>>>
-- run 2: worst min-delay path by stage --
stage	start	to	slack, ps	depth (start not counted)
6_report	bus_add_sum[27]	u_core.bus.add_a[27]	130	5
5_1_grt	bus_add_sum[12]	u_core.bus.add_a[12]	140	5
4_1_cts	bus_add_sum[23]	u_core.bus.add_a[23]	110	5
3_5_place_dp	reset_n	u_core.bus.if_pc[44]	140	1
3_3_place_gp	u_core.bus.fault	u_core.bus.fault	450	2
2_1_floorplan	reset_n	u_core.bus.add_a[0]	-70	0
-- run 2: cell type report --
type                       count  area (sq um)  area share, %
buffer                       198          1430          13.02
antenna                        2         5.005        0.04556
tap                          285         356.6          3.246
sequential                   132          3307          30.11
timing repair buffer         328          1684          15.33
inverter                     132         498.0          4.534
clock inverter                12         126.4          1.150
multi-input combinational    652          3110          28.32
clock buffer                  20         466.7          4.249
--- src/rtl/wb_write_buffer.sv ---
// Register-file write-port arbiter: pipeline write-backs win, multiply/divide results wait in a FIFO.
// Define WB_HAZARD_EN to build the per-entry RAW hazard compare; otherwise hazard1/hazard2 read 0.
module wb_write_buffer #(
    parameter int DEPTH = 4
) (
    input  logic                     clk,
    input  logic                     rst,
    input  logic                     wbEn,
    input  logic [4:0]               wbDest,
    input  logic [31:0]              wbVal,
    input  logic                     mdValid,
    input  logic [4:0]               mdDest,
    input  logic [31:0]              mdVal,
    output logic                     mdReady,
    input  logic [4:0]               src1,
    input  logic [4:0]               src2,
    output logic                     hazard1,
    output logic                     hazard2,
    output logic [4:0]               dest,
    output logic [31:0]              writeVal,
    output logic                     writeEn,
    output logic [$clog2(DEPTH):0]   count
);
    localparam int PW = $clog2(DEPTH);
    localparam int CW = PW + 1;

    logic [DEPTH-1:0] valid_reg;
    logic [DEPTH-1:0] valid_next;
    logic [4:0]       ent_dest_reg [DEPTH];
    logic [31:0]      ent_val_reg  [DEPTH];
    logic [PW-1:0]    rd_ptr_reg;
    logic [PW-1:0]    wr_ptr_reg;
    logic [CW-1:0]    count_reg;
    logic [CW-1:0]    count_next;
    logic [4:0]       dest_reg;
    logic [31:0]      wval_reg;
    logic             we_reg;

    logic wb_commit;
    logic push;
    logic pop;
    logic head_valid;

    assign mdReady    = !rst && (count_reg < CW'(DEPTH));
    assign wb_commit  = wbEn && (wbDest != 5'd0);
    // r0 results complete the handshake but never occupy a slot
    assign push       = mdValid && mdReady && (mdDest != 5'd0);
    assign pop        = !wb_commit && (count_reg != '0);
    assign head_valid = valid_reg[rd_ptr_reg];
    assign count_next = count_reg + CW'(push) - CW'(pop);

    // Squash only hits entries already present; the slot being filled this edge stays valid.
    generate
        for (genvar gi = 0; gi < DEPTH; gi++) begin : g_valid
            assign valid_next[gi] = (push && (wr_ptr_reg == PW'(gi))) ||
                                    (valid_reg[gi] &&
                                     !(wb_commit && (ent_dest_reg[gi] == wbDest)) &&
                                     !(pop && (rd_ptr_reg == PW'(gi))));
        end
    endgenerate

    always_ff @(posedge clk) begin
        if (rst) begin
            valid_reg  <= '0;
            rd_ptr_reg <= '0;
            wr_ptr_reg <= '0;
            count_reg  <= '0;
            dest_reg   <= 5'd0;
            wval_reg   <= 32'd0;
            we_reg     <= 1'b0;
        end else begin
            valid_reg <= valid_next;
            count_reg <= count_next;
            if (push) wr_ptr_reg <= wr_ptr_reg + PW'(1);
            if (pop)  rd_ptr_reg <= rd_ptr_reg + PW'(1);
            if (wb_commit) begin
                dest_reg <= wbDest;
                wval_reg <= wbVal;
                we_reg   <= 1'b1;
            end else if (pop && head_valid) begin
                dest_reg <= ent_dest_reg[rd_ptr_reg];
                wval_reg <= ent_val_reg[rd_ptr_reg];
                we_reg   <= 1'b1;
            end else begin
                // squashed pop or idle: dest/writeVal keep their last values
                we_reg <= 1'b0;
            end
        end
    end

    // Payload storage needs no reset; the valid bits gate every use.
    always_ff @(posedge clk) begin
        if (push) begin
            ent_dest_reg[wr_ptr_reg] <= mdDest;
            ent_val_reg[wr_ptr_reg]  <= mdVal;
        end
    end

`ifdef WB_HAZARD_EN
    logic [DEPTH-1:0] hit1;
    logic [DEPTH-1:0] hit2;

    generate
        for (genvar gi = 0; gi < DEPTH; gi++) begin : g_hazard
            assign hit1[gi] = valid_reg[gi] && (ent_dest_reg[gi] == src1);
            assign hit2[gi] = valid_reg[gi] && (ent_dest_reg[gi] == src2);
        end
    endgenerate

    assign hazard1 = (src1 != 5'd0) && (|hit1);
    assign hazard2 = (src2 != 5'd0) && (|hit2);
`else
    logic unused_src;

    assign unused_src = ^{src1, src2};
    assign hazard1    = 1'b0;
    assign hazard2    = 1'b0;
`endif

    assign dest     = dest_reg;
    assign writeVal = wval_reg;
    assign writeEn  = we_reg;
    assign count    = count_reg;

endmodule

--- config.mk ---
export PLATFORM = sky130hd
export DESIGN_NAME = wb_write_buffer
export DESIGN_NICKNAME = d
export VERILOG_FILES = /design/src/rtl/wb_write_buffer.sv
export SDC_FILE = /design/constraint.sdc
export NUM_CORES = 1
export LEC_CHECK = 0
export CORE_ASPECT_RATIO = 0.6
export CORE_MARGIN = 4
export CORE_UTILIZATION = 30
export CTS_CLUSTER_DIAMETER = 150
export DETAILED_ROUTE_END_ITERATION = 6
export DONT_BUFFER_PORTS = 1
export GPL_TIMING_DRIVEN = 0
export MAX_ROUTING_LAYER = met4
export PLACE_DENSITY = 0.52
export SYNTH_ARGS = -nofsm -noshare
export SYNTH_HDL_FRONTEND = slang
export SYNTH_SLANG_ARGS = --single-unit
--- constraint.sdc ---
create_clock -name clk -period 3 [get_ports clk]
set_input_delay 0.6 -clock clk [delete_from_list [all_inputs] [get_ports clk]]
set_output_delay 0.6 -clock clk [all_outputs]
set_load 0.01 [all_outputs]
======== Yosys cells after proc, flatten, opt, wreduce, memory -nomap -nowiden ========
Memory sizes are Yosys's and may differ from the RTL's. A register that Yosys moved wholly into a read port is not among the register bits.
Index checks and enable logic that the tools add are counted.
operators by class
  div/mod/pow operators ................... 0
  multiply operators ...................... 0
  $lt $le $gt $ge ......................... 2
  bitwise operators ....................... 0
  shift operators ......................... 0
  eq/ne operators ......................... 10
  mux-type cells .......................... 14
  $add $sub $neg .......................... 4
  reductions and logical operators ........ 46
operators by type and width
  kind                 number
  $mux 32              2
  $logic_and 1x1->1    26
  $eq 5x5->1           4
  $logic_not 1->1      10
  $mux 5               2
  $reduce_bool 5->1    2
  $eq 2x2->1 const B   4
  $mux 2               4
  $mux 1               5
  $add 2x1->2 const B  2
  $eq 2x1->1 const B   2
  $logic_not 2->1      2
  $logic_or 1x1->1     4
  $add 3x1->3          1
  $lt 2x3->1 const B   1
  $lt 3x3->1 const B   1
  $reduce_bool 3->1    1
  $sub 3x1->3          1
  $bmux 1 s2           1
  $reduce_bool 2->1    1
storage, ports and cells
  output and inout port bits .............. 44
  memory bits (writable) .................. 148
  bits in read-only memories .............. 0
  bits in registers ....................... 49
  bits in latches ......................... 0
  word-level logic and storage cells ...... 85
  memories kept ........................... 2
  input bits .............................. 88
memories
  memory        words  width  read ports  clocked after memory_dff  wr ports  line  text
  ent_val_reg   4      32     1           1                         1         30    logic [31:0] ent_val_reg [DEPTH];
  ent_dest_reg  4      5      5           1                         1         29    logic [4:0] ent_dest_reg [DEPTH];

======== Logic depth before layout (Yosys ltp) ========
Gate-level depths: netlist (run 1).
  word-level depth ........................ 8
  gate-level depth with buffers ........... 12
  gate-level depth less buffers ........... 11

======== Worst setup path after synthesis (run 1) ========
Ideal clock, no wire load.
  path kind ............................... input port to flip-flop
  start point ............................. input wbDest[0]
  end point ............................... register count_reg[2], in the netlist count[2]
  library setup time ...................... 0.129 ns
  required time ........................... 2.871 ns
  buffers on the path ..................... 1
  stages on the path ...................... 12
  path slack .............................. 0.280 ns
  arrival time ............................ 2.591 ns
  cells stage by stage .................... clkbuf_1 -> o31ai_1 -> nand3_1 -> clkinv_1 -> ha_1 -> inv_1 -> ha_1 -> inv_1 -> fa_1 -> xor2_1 -> xnor2_1 -> nor2_1
on the way
  word-level cells in the longest chain between the ends .. 5
RTL lines
  item                  line  text
  from (decl)           9     input logic [4:0] wbDest,
  $reduce_bool 5->1     45    assign wb_commit = wbEn && (wbDest != 5'd0);
  $logic_and 1x1->1     45
  $logic_not 1->1       48    assign pop = !wb_commit && (count_reg != '0);
  $logic_and 1x1->1     48
  named net pop         41    logic pop;
  $sub 3x1->3           50    assign count_next = count_reg + CW'(push) - CW'(pop);
  to (signal assigned)  73    count_reg <= count_next;
  to (decl)             33    logic [CW-1:0] count_reg;
The timed path passes the listed nets, and every way through them passes these cells.
A chain may end at the register's enable or synchronous reset.

======== Worst setup path in the final report (run 1) ========
  start point ............................. register count_reg[1], in the netlist count[1]
  end point ............................... register count_reg[2], in the netlist count[2]
on the way
  elaborated cells on any way between the ends .. 8
  those cells by class .................... add/sub: 2; order compare: 1; reduce/logical: 5
RTL lines
  item               line
  $reduce_bool 3->1  48
  $logic_and 1x1->1  48
  named net pop      41
  $sub 3x1->3        50
The timed path passes the listed nets, and every way through them passes these cells.

==> impl_metrics.ini, run 1 <==
[finish]
post-route-util_pct = 34.78
largest_register_ffs = 128
drive_gt1_share_pct = 26.21
syn_to_final_growth_pct = 14.21
fillers = 2539
n_antenna_cell = 0
nets = 601
design_area_um2 = 9169

[cts]
cts_setup_buffers = 0
clkTransAtPathRegs_ns = 0.08
cts.sinks = 199
cts_inserted_buffers = 17
hold_buffers = 0
tritoncts = built
cts_buffer_depth = 2
cts_resized = 0
cts_root_buf = clkbuf_16
htree_levels = 4
insertion_delay_ns = 0.44

[floorplanning]
die_x_um = 219.2
dieArea_um2 = 29530
ios = 132
die_height_um = 134.7
num_rows = 46
core_region_area_um2 = 26360
start_util_pct = 30.45

[sta]
maxSlewViolCount = 0
rsz0062_at_grt = false
min_period_ns = 2.700
fmax_ghz = 0.3703
setup_viol = 0
fin_skew_ns = 0.01225
slew_headroom_pct = 51.60
tightest_slew_ns = 0.7260
finalHoldViolCount = 0
min_period_over_period_pct = 90.01

[detailed_routing]
viasPerCell = 4.944
drt_iter0_drc = 298
routed_wl_um = 19790
ant_nets = 0
drt_pass1_iterations = 6
wl_per_cell_um = 22.61
dr_total_vias = 4326
drcViolationCount = 0

[worst_setup_path]
worstReg2RegStart = count[1]
cp-start-kind = register
cp.required_ns = 3.31
crit_fanout = 8
crit_start = count[1]
path_class = reg -> reg
end_kind = register
arrival_ns = 3.01

[global_routing]
grt_max_degree = 24
antenna_found_initial = 0
overflow = 0
grt_pass1_vias = 4629
grt_pass1_wl_um = 29550
gr-usage-all-layers_pct = 14.38

[yosys]
ys.flop_type = edfxtp_1
synth-seq-cells = 199
avgSynthCellArea_um2 = 16.79
synth_cells = 478
ys_warn_count = 0
ys_types = 37
synth_edf_count = 148
seq_area_frac_synth_pct = 68.08
ys_async_sr_fraction_pct = 0
netlist_area_um2 = 8028

[worst_hold_path]
hp-start = mdVal[25]
hp-class = in -> reg

[place]
place.gp.congestion = 0.7718
place_area_um2 = 8567
portBuffers = 0
dp_hpwl_um = 13970

[power]
pwr_density_cell_nw_per_um2 = 742.4
p_leak_nw = 2.937
vdd_ir_drop_max_uv = 443.3

[run]
cap_violations = 0

[outcome]
status = complete, no violations
[through the flow]
| step | power, mW | TNS (ns) | instances | hold slack, ns | worst slack, ns |
|---|---|---|---|---|---|
| after floorplan | 4.231 | 0 | 479 | 0.4716 | 0.2804 |
| after global placement | 4.538 | -106.00 | 839 | 0.4819 | -0.7227 |
| after detailed placement | 4.580 | -0.1377 | 843 | 0.4969 | -0.1377 |
| after CTS | 6.921 | 0 | 875 | 0.2158 | 0.2855 |
| after global routing | 7.153 | 0 | 875 | 0.2116 | 0.06317 |
| final | 6.807 | 0 | 875 | 0.2452 | 0.2998 |
[path summary, 6_finish.rpt]
kind	endpoint	depth (start not counted)	slack, ns
setup reg to reg	count[2]	11	0.30
setup / recovery	count[2]	11	0.30
hold / removal	ent_val_reg[2][25]	0	0.25
hold reg to reg	valid_reg[3]	1	0.52
[critical path, cell delays in order (launching register included)]
cell and delay [ns]:
dfxtp_1 0.39, or3_1 0.45, nand3_1 0.14, clkinv_1 0.26, ha_1 0.36, inv_1 0.05
ha_1 0.12, inv_1 0.04, fa_1 0.37, xor2_1 0.16, xnor2_1 0.14, nor2_1 0.06
[routing by layer]
metal  up-vias  part of all wire, %  global-route usage [%]
li1       1919                    -                       -
met1      2254                   44                   19.29
met2       138                   45                   20.42
met3        15                   10                   5.937
met4         0                  1.2                   3.437
met5         -                    0                       -
[power by group]
part	internal, mW	total [mW]	switching, mW
sequential	3.16	3.33	0.173
combinational	0.507	1.15	0.645
clock	1.20	2.33	1.13
total	4.86	6.81	1.94
[final cells by class]
cell class                      instances  area [um2]  area share [%]
Buffer                                 35       212.7           2.320
Clock buffer                           17       425.4           4.640
Clock inverter                         15       176.4           1.924
Inverter                                9       33.78          0.3684
Multi-Input combinational cell        236        2325           25.35
Sequential cell                       199        5465           59.61
Tap cell                              360       450.4           4.913
Timing Repair Buffer                    4       80.08          0.8734
[cell usage in the layout (no fill, tap or decap), types with 3 or more instances in the layout]
| cell | Yosys | routed |
|---|---|---|
| edfxtp_1 | 148 | 148 |
| dfxtp_1 | 51 | 51 |
| nor2_1 | 43 | 43 |
| mux4_2 | 38 | 38 |
| o221ai_1 | 32 | 32 |
| nor3_2 | 30 | 30 |
| clkbuf_16 | 0 | 17 |
| nand2_1 | 16 | 16 |
| xor2_1 | 13 | 13 |
| clkbuf_1 | 12 | 12 |
| buf_2 | 11 | 11 |
| xnor2_1 | 11 | 11 |
| ha_1 | 10 | 10 |
| inv_1 | 7 | 7 |
| buf_6 | 6 | 6 |
| buf_4 | 6 | 6 |
| nor3_1 | 6 | 6 |
| nand4_1 | 5 | 5 |
| inv_8 | 0 | 5 |
| inv_6 | 0 | 5 |
| and2_2 | 0 | 4 |
| a41o_1 | 4 | 4 |
| buf_12 | 0 | 4 |
| nand3_1 | 3 | 3 |
[cell usage after synthesis (2+ instances only)]
library cell	instances	share of area, %
a311oi_1	2	0.22
clkinv_1	2	0.094
nand4_1	5	0.39
nand3_1	3	0.19
dfxtp_1	51	13
nor2_1	43	2.0
nor3_2	30	3.7
ha_1	10	1.6
xor2_1	13	1.4
o221ai_1	32	3.5
a311oi_2	2	0.37
a41o_1	4	0.50
nor3_1	6	0.37
a21oi_1	2	0.12
mux4_2	38	11
xnor2_1	11	1.2
buf_4	6	0.56
buf_2	11	0.69
nand2_1	16	0.75
and2_1	5	0.39
buf_6	6	0.84
inv_1	7	0.33
edfxtp_1	148	55
clkbuf_1	12	0.56
[kinds of logic (layout without fill, tap and decap cells)]
logic type,Yosys count,in the layout,synth area share (%)
buf+inv,44,80,3.070
mux,39,39,10.79
flops,199,199,68.08
compound gates,48,48,5.362
fa+ha+maj,11,11,1.808
xor+xnor,24,24,2.618
simple gates,112,112,8.230
other cells,1,2,0.04671
(Power assumes the default switching activity.)
==> run 2: changes to the inputs <==
- CORE_ASPECT_RATIO: 0.6 -> 1.5
- CTS_CLUSTER_DIAMETER: 150 -> 40
==> run 2 against run 1 <==
  * Clock-buffer cell count up 2
  * Via count fell by 1.7%
  * Total power is 2.3% lower
  * Global-route usage fell by 0.39 points
  * Register-to-register slack worse by 0.07 ns
  * Maximum frequency decreased by 2.7%
  * Critical path type unchanged
  * Clock skew fell by 0.0014 ns
  * Critical path depth is the same
  * Cell area is 0.86% lower
  * Final cell count decreased by 2.6%
==> impl_metrics.ini, run 2 (synthesis results as in run 1) <==
[outcome]
status = complete, no violations

[finish]
syn_to_final_growth_pct = 13.23
fin_cells = 852
post-route-util_pct = 34.32
multi_input_area_um2 = 2325
nets = 601
mostFrequentLayoutCells = edfxtp_1 (148), dfxtp_1 (51), nor2_1 (43)
fillers = 2536
layout_commonest_cell = edfxtp_1
seqCellArea_um2 = 5465
n_antenna_cell = 0
drive_gt1_share_pct = 25.44
largest_register_ffs = 128

[run]
cap_violations = 0

[cts]
cts_resized = 0
cts_root_buf = clkbuf_16
tritoncts = built
cts_setup_buffers = 0
insertion_delay_ns = 0.45
cts_buffer_depth = 2
htree_levels = 4
cts_inserted_buffers = 17
clkTransAtPathRegs_ns = 0.08
cts.sinks = 199
hold_buffers = 0

[floorplanning]
ios = 132
dieArea_um2 = 29490
die_height_um = 208.3
core_region_area_um2 = 26490
start_util_pct = 30.31
die_x_um = 141.6
num_rows = 73

[detailed_routing]
drt_iter0_drc = 232
wl_per_cell_um = 22.63
ant_nets = 0
routed_wl_um = 19280
drcViolationCount = 0
dr_total_vias = 4251
viasPerCell = 4.989
drt_pass1_iterations = 4

[place]
dp_hpwl_um = 13330
dpl_worst_slack_ns = -0.1124
dp.cells = 820
place.gp.congestion = 0.7836
portBuffers = 0

[worst_setup_path]
arrival_ns = 3.09
end_kind = register
path_class = reg -> reg
cp.required_ns = 3.32
crit_fanout = 8
cp-start-kind = register
r2r_cells = 11

[power]
p_leak_nw = 2.903
power_mw = 6.649
pwr_density_cell_nw_per_um2 = 731.5
vdd_ir_drop_max_uv = 378.3

[worst_hold_path]
hp-class = in -> reg
worstHoldPathCells = 0

[sta]
min_period_over_period_pct = 92.47
setup_ws_ns = 0.2260
min_period_ns = 2.774
maxSlewViolCount = 0
tightest_slew_ns = 0.8158
fmax_ghz = 0.3605
fin_skew_ns = 0.01088
slew_headroom_pct = 45.61
holdWs_ns = 0.2422
finalHoldViolCount = 0
setup_viol = 0
rsz0062_at_grt = false

[global_routing]
grt_pass1_vias = 4590
overflow = 0
grt_pass1_wl_um = 29120
grt_max_degree = 30
antenna_found_initial = 0
gr-usage-all-layers_pct = 13.99
run 2: cell types whose count changed in the layout (fill, tap and decap cells not counted):
cell	change
inv_6	-1
inv_8	-5
clkinv_4	+2
clkinvlp_4	+2
clkinv_8	-2
clkbuf_1	+2
clkinv_1	+2
run 2: power breakdown:
| part | total, mW | internal [mW] | switching [mW] |
|---|---|---|---|
| Sequential | 3.33 | 3.16 | 0.173 |
| Clock | 2.17 | 1.15 | 1.02 |
| Combinational | 1.15 | 0.507 | 0.640 |
| Total | 6.65 | 4.81 | 1.83 |
run 2: area by class of cell:
| class | instances | area share, % |
|---|---|---|
| plain buffers | 35 | 2.340 |
| clock buffers | 19 | 4.763 |
| clock inverters | 13 | 1.308 |
| inverters | 9 | 0.3716 |
| multi-input cells | 236 | 25.57 |
| flip-flops and latches | 199 | 60.12 |
| well taps | 337 | 4.639 |
| repair buffers | 4 | 0.8809 |
run 2: critical path: stages, from the launching register on:
cell and delay [ns]:
dfxtp_1 0.38, or3_1 0.48, nand3_1 0.14, clkinv_1 0.26, ha_1 0.36, inv_1 0.05, ha_1 0.13, inv_1 0.05
fa_1 0.38, xor2_1 0.20, xnor2_1 0.15, nor2_1 0.06
run 2: final timing paths:
path / startpoint / endpoint / slack [ns]
max: count[2] / count[2] / 0.23
min: mdVal[31] / ent_val_reg[2][31] / 0.24
max reg2reg: count[2] / count[2] / 0.23
min reg2reg: valid_reg[2] / valid_reg[2] / 0.50
run 2: metal layers:
layer | track usage (%) | part of all wire [%] | vias to the layer above
met5 | - | 0 | -
met4 | 6.623 | 2.6 | 0
met3 | 4.645 | 7.3 | 29
met2 | 24.43 | 56 | 128
met1 | 13.86 | 34 | 2180
li1 | - | - | 1914
run 2: through the flow:
step                setup TNS [ns]  cell area, um2
floorplan                        0            8031
global placement            -99.20            8453
detailed placement         -0.1124            8538
CTS                              0            9090
global route                     0            9090
finish                           0            9090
<<<
ACTION ITEM: Nothing but a number is wanted here: how many lines of the material contain the string "internal".

RESPONSE BELOW: 2